Mona berbisik bahwa itu jatuh hati. Sasha menolak keras dengan wajah semerah tomat berbicara gagap mengatakan bahwa Mona salah kaprah. Mana mungkin.

Datang lagi hari yang dimana Sasha menemukan Wildan yang duduk bersandar pada rak buku perpustakaan mengintil bacaan Wildan dari sela-sela buku. Mengulas senyum yang tak ia sadari kapan datangnya. Begitu terus selama setahun penuh. Terus seperti itu hingga dua belas bulan habis dimakan waktu.

Wildan mulai membuka kepalannya memenunjukkan telapak tangan ke arah pengendara agar mereka berdua bisa segera menyebrang. Sasha tak sadar.

Cubitan kecil pada lengannya membuatnya terbangun, terima kasih kepada Wildan atas  kasih kalau tidak Sasha bisa saja berlari mengelilingi lapangan akibat tidur di kelas.

Lagi, Sasha tak sadar akan hal kecil yang pernah ia tunggu.

Wildan berpindah dari posisinya berjalan mundur menyeiramakan langkah mereka. Wildan tepat berada di sebelahnya melangkah beriringan.

Hal yang Sasha takutkan pasal perhatian lebih yang ia dapat dari Wildan memaksanya melangkah mundur beberapa petak dari posisinya semula. Egois sekali, sekarang ia hanya ingin menatap punggung itu.

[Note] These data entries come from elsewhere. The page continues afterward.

## config.mk

```make
export PLATFORM = sky130hd
export DESIGN_NAME = cordic_vector
export DESIGN_NICKNAME = d
export VERILOG_FILES = /design/src/rtl/cordic_pkg.sv /design/src/rtl/cordic_atan_lut.sv /design/src/rtl/cordic_vector.sv
export SDC_FILE = /design/constraint.sdc
export NUM_CORES = 1
export LEC_CHECK = 0
export CAP_MARGIN = 5
export CORE_ASPECT_RATIO = 2
export CORE_UTILIZATION = 41
export DETAILED_ROUTE_END_ITERATION = 10
export MAX_ROUTING_LAYER = met4
export PLACE_DENSITY = 0.62
export SLEW_MARGIN = 5
export SYNTH_ARGS = -nofsm -noshare
export SYNTH_HDL_FRONTEND = slang
export SYNTH_SLANG_ARGS = --single-unit
```

## constraint.sdc

```tcl
create_clock -name CLK -period 4.1 [get_ports CLK]
set_input_delay 0.82 -clock CLK [delete_from_list [all_inputs] [get_ports CLK]]
set_output_delay 0.82 -clock CLK [all_outputs]
set_load 0.02 [all_outputs]
```

## src/rtl/cordic_pkg.sv

```systemverilog
// Shared constants for the vectoring and rotation CORDIC blocks: sizes,
// the arctangent table and the angle clamp helper.
package cordic_pkg;

   localparam int ITERATIONS = 8;
   localparam int ITER_W     = $clog2(ITERATIONS);
   localparam int DATA_W     = 8;
   localparam int INT_W      = 10;

   // 1/K in 8-bit fixed point; the rotation block pre-scales with this.
   localparam logic [DATA_W-1:0] ROT_UNITY = 8'd155;

   // atan(2^-i) in units where 256 = 90 degrees.
   localparam logic [DATA_W-1:0] ATAN_TABLE [0:ITERATIONS-1] = '{
      8'd128, 8'd76, 8'd40, 8'd20, 8'd10, 8'd5, 8'd3, 8'd1
   };

   typedef enum logic [1:0] {
      IDLE   = 2'd0,
      RUN    = 2'd1,
      FINISH = 2'd2
   } state_t;

   function automatic logic [DATA_W-1:0] clamp_angle(input logic [INT_W-1:0] z);
      if (z[INT_W-1])
         return '0;
      else if (|z[INT_W-2:DATA_W])
         return '1;
      else
         return z[DATA_W-1:0];
   endfunction

endpackage

```

## src/rtl/cordic_atan_lut.sv

```systemverilog
// Combinational arctangent lookup, one entry per CORDIC micro-rotation.
module cordic_atan_lut
   import cordic_pkg::*;
(
   input  logic [ITER_W-1:0] idx,
   output logic [DATA_W-1:0] angle
);

   assign angle = ATAN_TABLE[idx];

endmodule

```

## src/rtl/cordic_vector.sv

```systemverilog
// Iterative vectoring CORDIC: drives y to zero over eight micro-rotations,
// returning atan2(y, x) and the gain-scaled magnitude.
//
//   state  | meaning
//   IDLE   | waiting for START; last result held on ANGLE/MAG
//   RUN    | one micro-rotation per clock, iteration index 0..7
//   FINISH | latch clamped angle and magnitude, pulse DONE
module cordic_vector
   import cordic_pkg::*;
(
   input  logic              CLK,
   input  logic              RESET,
   input  logic              START,
   input  logic [DATA_W-1:0] X_IN,
   input  logic [DATA_W-1:0] Y_IN,
   output logic              BUSY,
   output logic              DONE,
   output logic [DATA_W-1:0] ANGLE,
   output logic [INT_W-1:0]  MAG
);

   state_t state, state_nxt;

   logic              capture, iterate, finish;
   logic [ITER_W-1:0] iter;
   logic [INT_W-1:0]  x, y, z;
   logic              zero_op;

   logic [DATA_W-1:0] atan_a;
   logic [INT_W-1:0]  a_ext, x_sh, y_sh;
   logic [INT_W-1:0]  x_nxt, y_nxt, z_nxt;
   logic              y_neg;

   cordic_atan_lut u_atan_lut (
      .idx   (iter),
      .angle (atan_a)
   );

   always_ff @(posedge CLK) begin
      if (!RESET)
         state <= IDLE;
      else
         state <= state_nxt;
   end

   always_comb begin
      state_nxt = state;
      capture   = 1'b0;
      iterate   = 1'b0;
      finish    = 1'b0;
      case (state)
         IDLE: begin
            if (START) begin
               capture   = 1'b1;
               state_nxt = RUN;
            end
         end
         RUN: begin
            iterate = 1'b1;
            if (iter == ITER_W'(ITERATIONS - 1))
               state_nxt = FINISH;
         end
         FINISH: begin
            finish    = 1'b1;
            state_nxt = IDLE;
         end
         default: state_nxt = IDLE;
      endcase
   end

   // y and z are two's complement; x stays non-negative so a logical shift suffices.
   always_comb begin
      y_neg = y[INT_W-1];
      a_ext = INT_W'(atan_a);
      x_sh  = x >> iter;
      y_sh  = $signed(y) >>> iter;
      if (y_neg) begin
         x_nxt = x - y_sh;
         y_nxt = y + x_sh;
         z_nxt = z - a_ext;
      end else begin
         x_nxt = x + y_sh;
         y_nxt = y - x_sh;
         z_nxt = z + a_ext;
      end
   end

   always_ff @(posedge CLK) begin
      if (!RESET) begin
         x       <= '0;
         y       <= '0;
         z       <= '0;
         iter    <= '0;
         zero_op <= 1'b0;
         BUSY    <= 1'b0;
         DONE    <= 1'b0;
         ANGLE   <= '0;
         MAG     <= '0;
      end else begin
         DONE <= 1'b0;
         if (capture) begin
            x       <= INT_W'(X_IN);
            y       <= INT_W'(Y_IN);
            z       <= '0;
            iter    <= '0;
            zero_op <= (X_IN == '0) && (Y_IN == '0);
            BUSY    <= 1'b1;
         end else if (iterate) begin
            x    <= x_nxt;
            y    <= y_nxt;
            z    <= z_nxt;
            iter <= iter + 1'b1;
         end else if (finish) begin
            // The origin has no defined angle; report 0 rather than the accumulated sweep.
            ANGLE <= zero_op ? '0 : clamp_angle(z);
            MAG   <= x;
            DONE  <= 1'b1;
            BUSY  <= 1'b0;
         end
      end
   end

endmodule
```

# Word level (Yosys, flattened, before mapping)
# Memories as Yosys holds them, arrays and structs flattened.
# Index checks and enable logic that the tools add are counted.
# word_totals
reg_bits	56
rom_bits	64
input_bits	19
output_inout_bits	20
elab_cells	67
n_memories	1
# classes
add_sub_neg	7
order_cmp	1
n_eq_ne	6
shifts	2
muxes	23
bitwise	4
reduce_logical	11
# mem_list
name	depth	word_bits	read_ports	rd_ports_with_merged_regs	write_ports	line	text
(no name shown)	8	8	1	0	0	cordic_atan_lut.sv:9	assign angle = ATAN_TABLE[idx];
# ops
op	count
2-to-1 mux 8 bit	9
2-to-1 mux 10 bit	3
adder 10 bit	2
subtractor 10 bit	2
logical NOT 8 bit	2
adder 10 x 8 -> 10 bit	1
>> shifter 10 x 3 -> 10 bit	1
>>> shifter 10 x 3 -> 10 bit	1
subtractor 10 x 8 -> 10 bit	1
2-to-1 mux 1 bit	8
inequality test 2 bit (second input constant)	3
>= comparator 4 bit (second input constant)	1
2-to-1 mux 2 bit	2
NOT 3 -> 4 bit	1
one-hot mux 2 bit (2 select lines)	1
AND reduction 2 bit	2
nonzero test 2 bit	2
adder 3 x 1 -> 3 bit (second input constant)	1
== test 3 bit (second input constant)	1
NOT 1 bit	3
AND reduction 3 bit	1
OR reduction 3 bit	1
== test 2 x 1 -> 1 bit (second input constant)	1
== test 2 bit (second input constant)	1
3 further kinds	3

# Longest topological paths before layout
# Gate-level depths: netlist of the first run.
# logic_depth
word_depth	6
depth_mapped	20
ltp_nobuf	17

# By module
# Synthesis of the first run repeated with hierarchy kept, for this count alone.
# hier_totals
cells_unflattened	556
hier_area_um2	4594.4
# by_module_without_submodules
module	instances	cells_per_inst	area_per_inst_um2	seq_area_each_um2
cordic_vector	1	542	4471.8	1121.1
cordic_atan_lut	1	14	122.6	0.0

# Least setup slack after synthesis of the first run
# OpenSTA, ideal clock, no wires.
# synth_path
kind	reg2reg
startpoint	reg iter[2]
endpoint	reg z[9]
setup_ns	0.072
arrival_ns	4.018
t_required_ns	4.028
slack_ns	0.011
stages_incl_launch_ff	20
path_buffers	4
period_less_slack_ns	4.089
cell_sequence	dfxtp_1 > buf_1 > clkbuf_1 > clkbuf_1 > clkbuf_1 > o21ai_0 > ha_1 > o21ai_0 > or2_2 > nor2_1 > o21ai_0 > a21oi_1 > a21oi_1 > ha_1 > a21o_1 > o32a_1 > o41a_1 > a31oi_1 > mux2i_1 > mux2i_1
# synth_via
elab_chain_len	6
word_cells_on_any_way	7
cone_classes	add/sub (2); mux (3); bitwise (1); memory (1)
# synth_rtl
element	line	text
start, declared	cordic_vector.sv:25	logic [ITER_W-1:0] iter;
start signal, assigned	cordic_vector.sv:112	iter <= iter + 1'b1;
NOT 3 -> 4 bit (not written as such) (*)	cordic_atan_lut.sv:9	
memory read (8 x 8 bit) (*)	-	
2-to-1 mux 8 bit (not written as such) (*) (2 in a row)	cordic_atan_lut.sv:9	
adder 10 x 8 -> 10 bit or subtractor 10 x 8 -> 10 bit (tied branches)	cordic_vector.sv:84, cordic_vector.sv:80	
2-to-1 mux 10 bit (*)	cordic_vector.sv:77	if (y_neg) begin
end signal, assigned	cordic_vector.sv:111	z <= z_nxt;
end, declared	cordic_vector.sv:26	logic [INT_W-1:0] x, y, z;
# Mark *: on every way between the ends. The rest lies on a longest branch, timed or not. The select of a mux whose other input is x is not followed.
# A chain may end at the register's enable or synchronous reset.

# Final worst setup path of the first run
# layout_path
startpoint	reg iter[0]
endpoint	reg x[9]
# layout_via
elab_chain_len	3
word_cells_on_any_way	4
cone_classes	add/sub (2); shift (1); mux (1)
# layout_rtl
element	line	text
>>> shifter 10 x 3 -> 10 bit (*)	cordic_vector.sv:76	y_sh = $signed(y) >>> iter;
adder 10 bit or subtractor 10 bit (tied branches)	cordic_vector.sv:82, cordic_vector.sv:78	
2-to-1 mux 10 bit (*)	cordic_vector.sv:77	
end signal, assigned	cordic_vector.sv:102	x <= INT_W'(X_IN);
end signal, assigned	cordic_vector.sv:109	x <= x_nxt;
end, declared	cordic_vector.sv:26	
# Mark *: on every way between the ends. The rest lies on a longest branch, timed or not.

==> results.tsv, run 1 <==
metric	value	unit
max-slew violations	0	
Mapped Area	4820	sq um
CTS tree	yes	
final core area utilization	0.483	
fin worst setup slack	311	ps
Max Clock Skew	11.1	ps
worst-path maximum fanout	31	
largest net degree at the start of global routing	35	
Port Buf Inserts	38	
commonest non-fill, non-tap cell in the layout	nand2_1	
CTS buffer count	5	
postcts setup bufs	0	
mux cell area share after synthesis	0.120	
fraction of the mapped netlist area in simple logic gates	0.191	
Placement Rows	55	
DRT Pass-1 Iters	5	
CP Data Required Time	4340	ps
post-synthesis compound-gate area fraction	0.252	
Post-DRT Antenna Nets	0	
Clock Tree Buf Depth	2	
I/O pin count	39	
remaining global-route overflow	0	
largest family of logic cells by synthesized area	compound AO/OA/AOI/OAI gates	
H-tree Lvls	2	
P_leak	2.11	nW
Synth Flop Type	dfxtp_1	
fraction of registers with async set/reset	0	
Global Route Usage Sum	0.251	
Die Area	12200	sq um
Power Dens Cells	550	nW/um^2
Die Wd	78.7	um
most frequent cells in the layout	nand2_1 (83), dfxtp_1 (56), o21ai_0 (45)	
Synth Area per Inst	8.02	sq um
Peak Freq	0.264	GHz
Initial Util	0.425	
worst rel slew slack	0.492	
Max rail drop VDD	237	uV
synthesized flop and latch total	56	
nets	685	
DP Wirelength	11200	um
XOR/XNOR Fraction of Synth Area	0.0446	
CTS clk-pin slew, worst paths	80	ps
core area	11400	sq um
CTS resizes	0	
RSZ-0062 raised after global routing	false	
starting DRC count in detailed routing	231	
DR vias/cell	6.05	
pre-CTS WS	326	ps
Max Cap Violations	0	
Total Wirelength	14400	um
number of diodes	0	
Synth Area in Adders	0.111	
Final Hold Violating Endpoints	0	
filler instances	1121	
CP Capture Type	flop	
period utilisation layout	0.924	
routed vias	4644	
P&R area growth vs syn	13.8	%
Post-synth EDFFs	0	
Synth cell types	64	
Worst Hold Class	flop to flop	
Final min period	3790	ps
syn nets	661	
Setup crit start kind	flop	
final instance area	5490	sq um
setup violators final	0	
area post-placement	5330	sq um
sequential-to-total area share from yosys stat	0.233	
number of global-route vias before repair	4508	
setup_tns	0	ps
hold_buf cts	0	
synth warn	0	
share of layout cells above drive strength 1	0.0735	
Final Wtd Congestion	0.935	
final hold slack	467	ps
status	complete, no violations	
CP Class	flop to flop	
WP data arrival	4030	ps
Clock Tree Root	clkbuf_16	
gate count after technology mapping	601	
CTS Sinks	56	
clk_lat worst skew	310	ps
wire per inst	18.8	um
Worst-Margin Slew	761	ps
Die H	155	um
antenna violations before repair	0	
first-pass GRT wire length	23100	um
DRC viols	0	
[stage by stage]
stage | instances | power, mW
global placement | 760 | 2.49
CTS | 768 | 3.02
detailed placement | 760 | 2.55
floorplan | 601 | 2.09
finish | 768 | 3.02
global route | 768 | 3.26
[Yosys cell counts (6+ instances only)]
library cell / number / area share
nor2b_1: 7 / 0.0091
mux2i_1: 15 / 0.031
a21o_1: 8 / 0.012
ha_1: 38 / 0.099
a21boi_0: 26 / 0.040
clkbuf_1: 23 / 0.018
o21a_1: 9 / 0.014
mux4_2: 15 / 0.070
a21oi_1: 41 / 0.043
o21ai_0: 45 / 0.047
nand2b_1: 7 / 0.0091
nand3_1: 13 / 0.013
o211ai_1: 14 / 0.022
and3_1: 6 / 0.0078
xor2_1: 7 / 0.013
nand2_1: 83 / 0.065
nor2_1: 45 / 0.035
inv_1: 22 / 0.017
dfxtp_1: 56 / 0.23
xnor2_1: 15 / 0.027
nor3_1: 18 / 0.019
[worst paths after layout]
kind	from	end	slack (ps)	cells after the start
setup reg to reg	iter[0]$_SDFFE_PP0P_	x[9]$_SDFFE_PP0P_	310	16
setup / recovery	iter[0]$_SDFFE_PP0P_	x[9]$_SDFFE_PP0P_	310	16
hold / removal	ANGLE[5]$_SDFFE_PN0P_	ANGLE[5]$_SDFFE_PN0P_	470	2
hold reg to reg	ANGLE[5]$_SDFFE_PN0P_	ANGLE[5]$_SDFFE_PN0P_	470	2
[where the power goes]
part           internal [mW]  total, mW  leakage, nW  switching [mW]
Clock                  0.233      0.460       0.0719           0.227
Combinational          0.806       1.81         1.58            1.00
Sequential             0.605      0.750        0.457           0.144
Total                   1.64       3.02         2.11            1.38
[sequential cells by signal, indices dropped and copies added (netlist names)]
| name | count |
|---|---|
| x | 10 |
| state | 2 |
| BUSY | 1 |
| z | 10 |
| DONE | 1 |
| ANGLE | 8 |
| iter | 3 |
| zero_op | 1 |
| MAG | 10 |
| y | 10 |
[cell type report]
cell class	instances	area [sq um]	share of cell area
multi-input cells	489	3470	0.632
flip-flops and latches	56	1120	0.204
repair buffers	49	475	0.0867
well taps	142	178	0.0324
clock buffers	5	125	0.0228
inverters	24	90.1	0.0164
clock inverters	3	27.5	0.00502
[critical path, cell delays in order (launching register included)]
cell and delay [ps]:
dfxtp_1 380, buf_12 220, mux4_2 610, mux2i_4 210, ha_1 190, nand2_1 70
nor3_1 370, nor3_1 90, a21oi_1 120, o21ai_0 90, ha_1 390, nand4_1 110
a21oi_1 200, o211ai_1 140, and3_1 180, o21ai_1 150, mux2i_1 190
[metal layers]
| metal | up-vias | global-route usage | share of wire |
|---|---|---|---|
| met1 | 2256 | 0.236 | 0.35 |
| met5 | - | - | 0 |
| met4 | 0 | 0.124 | 0.047 |
| li1 | 2234 | - | - |
| met3 | 37 | 0.0235 | 0.026 |
| met2 | 117 | 0.489 | 0.58 |
[cells by family after synthesis]
kind of cell / after synthesis
AO/OA/AOI/OAI: 187
XOR/XNOR: 23
adder cells (fa/ha/maj): 41
buffers and inverters: 56
flip-flops: 56
multiplexers: 36
AND/OR/NAND/NOR: 202
No activity file was read; power rests on OpenSTA's default activity.
==> inputs of run 2 (changes only) <==
- ABC_AREA: unset -> 1
- CORE_ASPECT_RATIO: 2 -> 0.9
==> run 2 against run 1 <==
Compared with the run above: combinational power down 23%; sequential power down 12%; setup slack better by 42 ps; via count up 3.1%; highest routed layer unchanged; clock power down 2%; largest cell class unchanged; flip-flop and latch count unchanged; non-clock buffer count down 1.
==> results.tsv, run 2 <==
metric	value	unit
status	complete, no violations	
Max Cap Violations	0	
Clock Tree Root	clkbuf_16	
max-slew violations	0	
WP data arrival	3960	ps
critical path, cell by cell	inv_2 -> ha_1 -> o21ai_0 -> ha_1 -> inv_1 -> nor3_1 -> inv_1 -> nor2_1 -> a21oi_1 -> xnor2_1 -> inv_1 -> ha_1 -> a21o_1 -> a31oi_1 -> nand3_1 -> a21o_1 -> nand3_1 -> nand2_1 -> nand2_1 -> nor2_1	
Total Wirelength	13100	um
CTS tree	yes	
number of diodes	0	
core area	11000	sq um
worst r2r path cells	20	
DRC viols	0	
DRT Pass-1 Iters	5	
CP Capture Type	flop	
routed vias	4787	
area post-placement	5210	sq um
sequential-to-total area share from yosys stat	0.237	
Port Buf Inserts	38	
Post-synth EDFFs	0	
CTS clk-pin slew, worst paths	80	ps
RSZ-0062 raised after global routing	false	
H-tree Lvls	2	
nets	820	
Clock Tree Buf Depth	2	
DP Wirelength	10200	um
P&R area growth vs syn	13.5	%
period utilisation layout	0.914	
commonest non-fill, non-tap cell in the layout	nand2_1	
synthesized flop and latch total	56	
pre-CTS WS	388	ps
Mapped Area	4720	sq um
most frequent cells in the layout	nand2_1 (165), inv_1 (76), o21ai_0 (67)	
Worst-Margin Slew	914	ps
CP Buf/Inv Count	4	
slowest stage cell, crit path	dfxtp_1	
Max Clock Skew	10.5	ps
I/O pin count	39	
Global Route Usage Sum	0.239	
CP Class	flop to flop	
Power Total	2.50	mW
reg2reg setup slack	350	ps
number of global-route vias before repair	4428	
CP top delay family	compound AO/OA/AOI/OAI gates	
CP Data Required Time	4310	ps
Synth Flop Type	dfxtp_1	
Worst Hold Class	flop to flop	
R2R Path End	z[9]$_SDFFE_PP0P_	
Min-Delay Endpoint	ANGLE[3]$_SDFFE_PN0P_	
Final Wtd Congestion	0.921	
Placement Rows	36	
worst rel slew slack	0.389	
Synth Area per Inst	6.44	sq um
fin worst setup slack	353	ps
Peak Freq	0.267	GHz
Final Hold Violating Endpoints	0	
area leader, netlist	dfxtp_1	
Final min period	3750	ps
Initial Util	0.428	
HP Start	ANGLE[3]$_SDFFE_PN0P_	
Post-DRT Antenna Nets	0	
final instance area	5360	sq um
Die H	104	um
top area cells in the synthesized netlist	dfxtp_1 (24%), nand2_1 (13%), ha_1 (10%), o21ai_0 (7.1%), a21oi_1 (6.9%)	
Reg2Reg Launch Point	iter[0]$_SDFFE_PP0P_	
Die Area	12000	sq um
share of layout cells above drive strength 1	0.0539	
CTS Sinks	56	
starting DRC count in detailed routing	294	
antenna violations before repair	0	
setup_tns	0	ps
max incr delay on CP	470	ps
Hold Path Depth	2	
first-pass GRT wire length	22100	um
wire per inst	14.4	um
CTS resizes	0	
setup violators final	0	
DR vias/cell	5.24	
syn nets	794	
Setup crit start kind	flop	
count leader, synth	nand2_1	
hold_buf cts	0	
clk_lat worst skew	300	ps
remaining global-route overflow	0	
share of the synthesized area in the top cell type	0.237	
CTS buffer count	5	
Max rail drop VDD	319	uV
Die Wd	115	um
largest net degree at the start of global routing	30	
P_leak	2.59	nW
Synth cell types	37	
postcts setup bufs	0	
fraction of registers with async set/reset	0	
Power Dens Cells	466	nW/um^2
synth warn	0	
worst-path maximum fanout	23	
gate count after technology mapping	734	
Commonest cells post-synth	nand2_1 (165), inv_1 (76), o21ai_0 (67), a21oi_1 (65), nand3_1 (63)	
## run 2: cell count changes after synthesis, moves of 22 or more
cell and delta:
nand3_1 +50, o21ai_0 +22, nand2_1 +82, a21boi_0 -25
a21oi_1 +24, inv_1 +54
## run 2: cell type report
cell class / instances / area [sq um]
Fill cell: 1169 / 5670
Multi-Input combinational cell: 566 / 3130
Clock buffer: 5 / 125
Tap cell: 152 / 190
Sequential cell: 56 / 1120
Clock inverter: 3 / 25.0
Timing Repair Buffer: 48 / 455
Inverter: 83 / 314
## run 2: cells by family (layout without fill, tap and decap cells)
group,count (synthesis),in the layout,share of synthesized area
xor+xnor,37,37,0.0686
compound gates,163,163,0.185
simple gates,325,325,0.296
buf+inv,112,139,0.0998
flops,56,56,0.237
fa+ha+maj,41,41,0.113
## run 2: per-layer routing
metal	global-route usage	share of wire
met5	-	0
met4	0.0686	0.016
met3	0.0298	0.047
met2	0.359	0.43
met1	0.335	0.51
## run 2: where the power goes
group / internal (mW) / total [mW] / switching (mW)
combinational: 0.538 / 1.39 / 0.848
clock: 0.232 / 0.450 / 0.218
sequential: 0.589 / 0.660 / 0.0708
total: 1.36 / 2.50 / 1.14
## run 2: through the flow
step / util / std cells / hold WS (ps)
2_1_floorplan: - / 734 / 448
3_3_place_gp: 0.472 / 905 / 453
5_1_grt: 0.486 / 913 / 495
3_5_place_dp: 0.472 / 905 / 456
6_report: 0.486 / 913 / 466
4_1_cts: 0.486 / 913 / 468
## run 2: worst min-delay path: stages (launching register included)
cell and delay [ps]:
dfxtp_1 310, nand2_1 60, a21oi_1 50
## run 2: worst max-delay path by stage
stage | startpoint | end | slack [ps] | depth (start not counted)
3_3_place_gp | iter[0]$_SDFFE_PP0P_ | z[9]$_SDFFE_PP0P_ | 520 | 20
4_1_cts | iter[0]$_SDFFE_PP0P_ | z[9]$_SDFFE_PP0P_ | 360 | 20
2_1_floorplan | iter[1]$_SDFFE_PP0P_ | z[9]$_SDFFE_PP0P_ | 900 | 22
6_report | iter[0]$_SDFFE_PP0P_ | z[9]$_SDFFE_PP0P_ | 350 | 20
3_5_place_dp | iter[0]$_SDFFE_PP0P_ | z[9]$_SDFFE_PP0P_ | 390 | 20
5_1_grt | iter[0]$_SDFFE_PP0P_ | z[9]$_SDFFE_PP0P_ | 30 | 21
==> inputs of run 3 (changes only) <==
- CAP_MARGIN: 5 -> unset
==> results of run 3 <==
Same layout as run 2: the final DEF is identical, and so are final timing and power.
==> RTL edit, RTL diff (flow settings as in run 3) <==
Make the reset (`RESET`) asynchronous in 2 clocked blocks.
--- a/src/rtl/cordic_vector.sv
+++ b/src/rtl/cordic_vector.sv
@@ -36,7 +36,7 @@
       .angle (atan_a)
    );
 
-   always_ff @(posedge CLK) begin
+   always_ff @(posedge CLK or negedge RESET) begin
       if (!RESET)
          state <= IDLE;
       else
@@ -85,7 +85,7 @@
       end
    end
 
-   always_ff @(posedge CLK) begin
+   always_ff @(posedge CLK or negedge RESET) begin
       if (!RESET) begin
          x       <= '0;
          y       <= '0;
Function: differs if RESET is asserted again (counterexample within 4 cycles, from zero or initial values and one cycle with RESET low); with RESET held inactive, the same outputs for 10 cycles.
==> RTL edit against run 3 <==
- final cell count shrank 2.3%
- core utilization shrank 0.54 points
- routed wire length grew 2.7%
- largest cell class unchanged
- synthesized area grew 3.9%
- worst setup slack gained 160 ps
- cell area grew 3.3%
- worst hold slack gained 9.0 ps
- sequential cell count is the same
Power is not shown: default switching activity piles up to over one toggle a cycle in this logic, so the estimate is an artifact.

Ia takut yang terjadi di antara teman-temannya akan berakhir sama dengannya. Menutup paksa hatinya mengusir sosok Wildan dari sana.

Ketika kau jatuh hati, semua jalan berbahaya. Terbang untuk sementara melintasi langit penuh mimpi. Setelahnya tak ada lagi yang bisa kau lakukan selain jatuh.

Semua orang berakhir mengenaskan ketika jatuh hati. Perasaan berbunga-bunga yang muncul begitu kita melangkah satu ubin mendekat bisa menjadi pemisah paling efektif. Sasha tak mau hubungannya dengan Wildan rusak sewaktu-waktu setelah ia mengenal jatuh hati.

Menyembunyikan suara yang selalu bersorak ketika Wildan berada di dekatnya agar sang pencuri hati tak mendengarkan debar jantungnya. Sasha hebat, melakukannya selama lima tahun.













Hari ini selesai. Ruang itu terbuka, suara yang ia pendam ia keluarkan melengking memenuhi kamar penginapannya.

Lengan itu meraba tempat tidur tetap dalam posisi tubuh telungkup. Mencari benda petak yang sedari tadi berbunyi. Mengangkat panggilan dengan tangan bergetar. Sepuluh detik pertama tak terdengar apapun.

Jemarinya yang gugup hampir saja menekan tombol merah pengakhir panggilan sebelum suara nafas dari seberang sana terdengar.

"Sha, membelakangi kamu itu ada alasannya. Kapan kamu mau dengar?"